Delaware companies settle alleged Clean Air Act violations involving aftermarket devices for diesel trucks
PHILADELPHIA (Feb. 18, 2020) – The U.S. Environmental Protection Agency today announced two settlements with vehicle repair shops in Delaware that were involved in the illegal sale and installation of aftermarket devices that were designed to defeat the emissions control systems of heavy-duty diesel engines.
The companies – Delaware Speed and Custom LLC in Milton, and Bo Daddy’s Diesel and Auto Repair in Seaford – allegedly violated the Clean Air Act’s prohibition on the manufacture, sale or installation of so-called “defeat devices,” which are designed to “bypass, defeat or render inoperative” a motor vehicle engine’s air pollution control equipment or systems.

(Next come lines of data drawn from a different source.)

--- src/hdl/tcgr_pkg.sv ---
// Shared types and constants for the text console glyph renderer.
// Used by the renderer modules apart from tcgr_ram; depends on nothing else.
`default_nettype none

package tcgr_pkg;

  // Font and store geometry.
  localparam int MAX_GLYPH_ROWS = 32;
  localparam int GLYPH_COUNT    = 256;
  localparam int MAX_SCREEN_DIM = 4096;
  localparam int ROW_W          = $clog2(MAX_GLYPH_ROWS);
  localparam int CODE_W         = $clog2(GLYPH_COUNT);
  localparam int STORE_DEPTH    = GLYPH_COUNT * MAX_GLYPH_ROWS;
  localparam int STORE_AW       = $clog2(STORE_DEPTH);

  // Field widths.
  localparam int GH_W    = 6;
  localparam int DIM_W   = 13;
  localparam int COLOR_W = 24;
  localparam int COORD_W = 12;
  localparam int MASK_W  = 8;
  localparam int LEN_W   = 24;
  localparam int COL_W   = 9;
  localparam int ROWC_W  = 12;

  // Configuration port.
  localparam int CFG_AW   = 5;
  localparam int CFG_DW   = 32;
  localparam int CFG_IDXW = 3;

  // Register indexes.
  localparam logic [CFG_IDXW-1:0] REG_GLYPH_HEIGHT = 3'd0;
  localparam logic [CFG_IDXW-1:0] REG_SCREEN_W     = 3'd1;
  localparam logic [CFG_IDXW-1:0] REG_SCREEN_H     = 3'd2;
  localparam logic [CFG_IDXW-1:0] REG_FG_COLOR     = 3'd3;
  localparam logic [CFG_IDXW-1:0] REG_BG_COLOR     = 3'd4;

  // Register reset values.
  localparam logic [GH_W-1:0]    GLYPH_HEIGHT_RST = 6'd16;
  localparam logic [DIM_W-1:0]   SCREEN_W_RST     = 13'd1024;
  localparam logic [DIM_W-1:0]   SCREEN_H_RST     = 13'd768;
  localparam logic [COLOR_W-1:0] FG_COLOR_RST     = 24'hf49445;
  localparam logic [COLOR_W-1:0] BG_COLOR_RST     = 24'h180a0a;

  // Request and command kinds.
  localparam logic REQ_LOAD   = 1'b0;
  localparam logic REQ_PUT    = 1'b1;
  localparam logic OP_DRAW    = 1'b0;
  localparam logic OP_SCROLL  = 1'b1;

  localparam logic [CODE_W-1:0] NEWLINE_CODE = 8'd10;
  localparam logic [GH_W-1:0]   MAX_ROWS_GH  = GH_W'(MAX_GLYPH_ROWS);
  localparam logic [DIM_W-1:0]  MAX_DIM_V    = DIM_W'(MAX_SCREEN_DIM);

  // Clamped configuration as seen by the engine.
  typedef struct packed {
    logic [GH_W-1:0]    height;
    logic [DIM_W-1:0]   width_px;
    logic [DIM_W-1:0]   height_px;
    logic [COLOR_W-1:0] fg;
    logic [COLOR_W-1:0] bg;
  } cfg_t;

  // One result item.
  typedef struct packed {
    logic               op_kind;
    logic [COORD_W-1:0] x_px;
    logic [COORD_W-1:0] y_px;
    logic [MASK_W-1:0]  row_mask;
    logic [COLOR_W-1:0] color;
    logic [LEN_W-1:0]   move_src_px;
    logic [LEN_W-1:0]   move_len_px;
    logic               last;
  } result_t;

  // Glyph store read request.
  typedef struct packed {
    logic                re;
    logic [STORE_AW-1:0] addr;
  } rd_req_t;

endpackage

`default_nettype wire

--- src/hdl/tcgr_cfg.sv ---
// Configuration registers with an APB-style port and range clamping.
// Depends on tcgr_pkg.
`default_nettype none

module tcgr_cfg (
  input  wire logic                        clk,
  input  wire logic                        rst_n,
  input  wire logic                        psel,
  input  wire logic                        penable,
  input  wire logic                        pwrite,
  input  wire logic [tcgr_pkg::CFG_AW-1:0] paddr,
  input  wire logic [tcgr_pkg::CFG_DW-1:0] pwdata,
  output logic      [tcgr_pkg::CFG_DW-1:0] prdata,
  output tcgr_pkg::cfg_t                   cfg
);
  import tcgr_pkg::*;

  logic [GH_W-1:0]     glyph_height_r;
  logic [DIM_W-1:0]    screen_w_r;
  logic [DIM_W-1:0]    screen_h_r;
  logic [COLOR_W-1:0]  fg_color_r;
  logic [COLOR_W-1:0]  bg_color_r;
  logic                wr_en;
  logic [CFG_IDXW-1:0] idx;

  assign wr_en = psel & penable & pwrite;
  assign idx   = paddr[CFG_AW-1:2];

  // Register writes; pready is always high so the access cycle completes.
  always_ff @(posedge clk) begin
    if (!rst_n) begin
      glyph_height_r <= GLYPH_HEIGHT_RST;
      screen_w_r     <= SCREEN_W_RST;
      screen_h_r     <= SCREEN_H_RST;
      fg_color_r     <= FG_COLOR_RST;
      bg_color_r     <= BG_COLOR_RST;
    end else if (wr_en) begin
      unique case (idx)
        REG_GLYPH_HEIGHT: glyph_height_r <= pwdata[GH_W-1:0];
        REG_SCREEN_W:     screen_w_r     <= pwdata[DIM_W-1:0];
        REG_SCREEN_H:     screen_h_r     <= pwdata[DIM_W-1:0];
        REG_FG_COLOR:     fg_color_r     <= pwdata[COLOR_W-1:0];
        REG_BG_COLOR:     bg_color_r     <= pwdata[COLOR_W-1:0];
        default: ;
      endcase
    end
  end

  // Read-back mux.
  always_comb begin
    unique case (idx)
      REG_GLYPH_HEIGHT: prdata = CFG_DW'(glyph_height_r);
      REG_SCREEN_W:     prdata = CFG_DW'(screen_w_r);
      REG_SCREEN_H:     prdata = CFG_DW'(screen_h_r);
      REG_FG_COLOR:     prdata = CFG_DW'(fg_color_r);
      REG_BG_COLOR:     prdata = CFG_DW'(bg_color_r);
      default:          prdata = '0;
    endcase
  end

  // Clamp to the supported ranges: a zero height counts as one row.
  always_comb begin
    if (glyph_height_r == '0) begin
      cfg.height = GH_W'(1);
    end else if (glyph_height_r > MAX_ROWS_GH) begin
      cfg.height = MAX_ROWS_GH;
    end else begin
      cfg.height = glyph_height_r;
    end
    cfg.width_px  = (screen_w_r > MAX_DIM_V) ? MAX_DIM_V : screen_w_r;
    cfg.height_px = (screen_h_r > MAX_DIM_V) ? MAX_DIM_V : screen_h_r;
    cfg.fg        = fg_color_r;
    cfg.bg        = bg_color_r;
  end

endmodule

`default_nettype wire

Illegally modified vehicles and engines contribute substantial excess pollution that harms public health and impedes efforts by EPA, tribes, states and local agencies to attain air quality standards.
Delaware Speed and Custom LLC paid a $12,529 penalty for allegedly selling defeat devices, and Bo Daddy’s paid a $6,000 penalty for allegedly selling and installing defeat devices.
Clean Air Act penalties take account of various factors such as the seriousness and duration of the violations, size of the business, the penalty’s impact on the business, compliance history, good faith efforts, and economic benefit of past non-compliance.
As part of the settlements, the companies have certified that they are now are in compliance with applicable requirements.
These enforcement actions are part of EPA’s National Compliance Initiative for Stopping Aftermarket Defeat Devices for Vehicles and Engines.
Today’s vehicles emit far less pollution than vehicles of the past. This is made possible by careful engine calibrations, and the use of filters and catalysts in the exhaust system. Aftermarket defeat devices undo this progress and pollute the air we breathe. EPA testing has shown that a truck’s emissions increase drastically (tens or hundreds of times, depending on the pollutant) when its emissions controls are removed.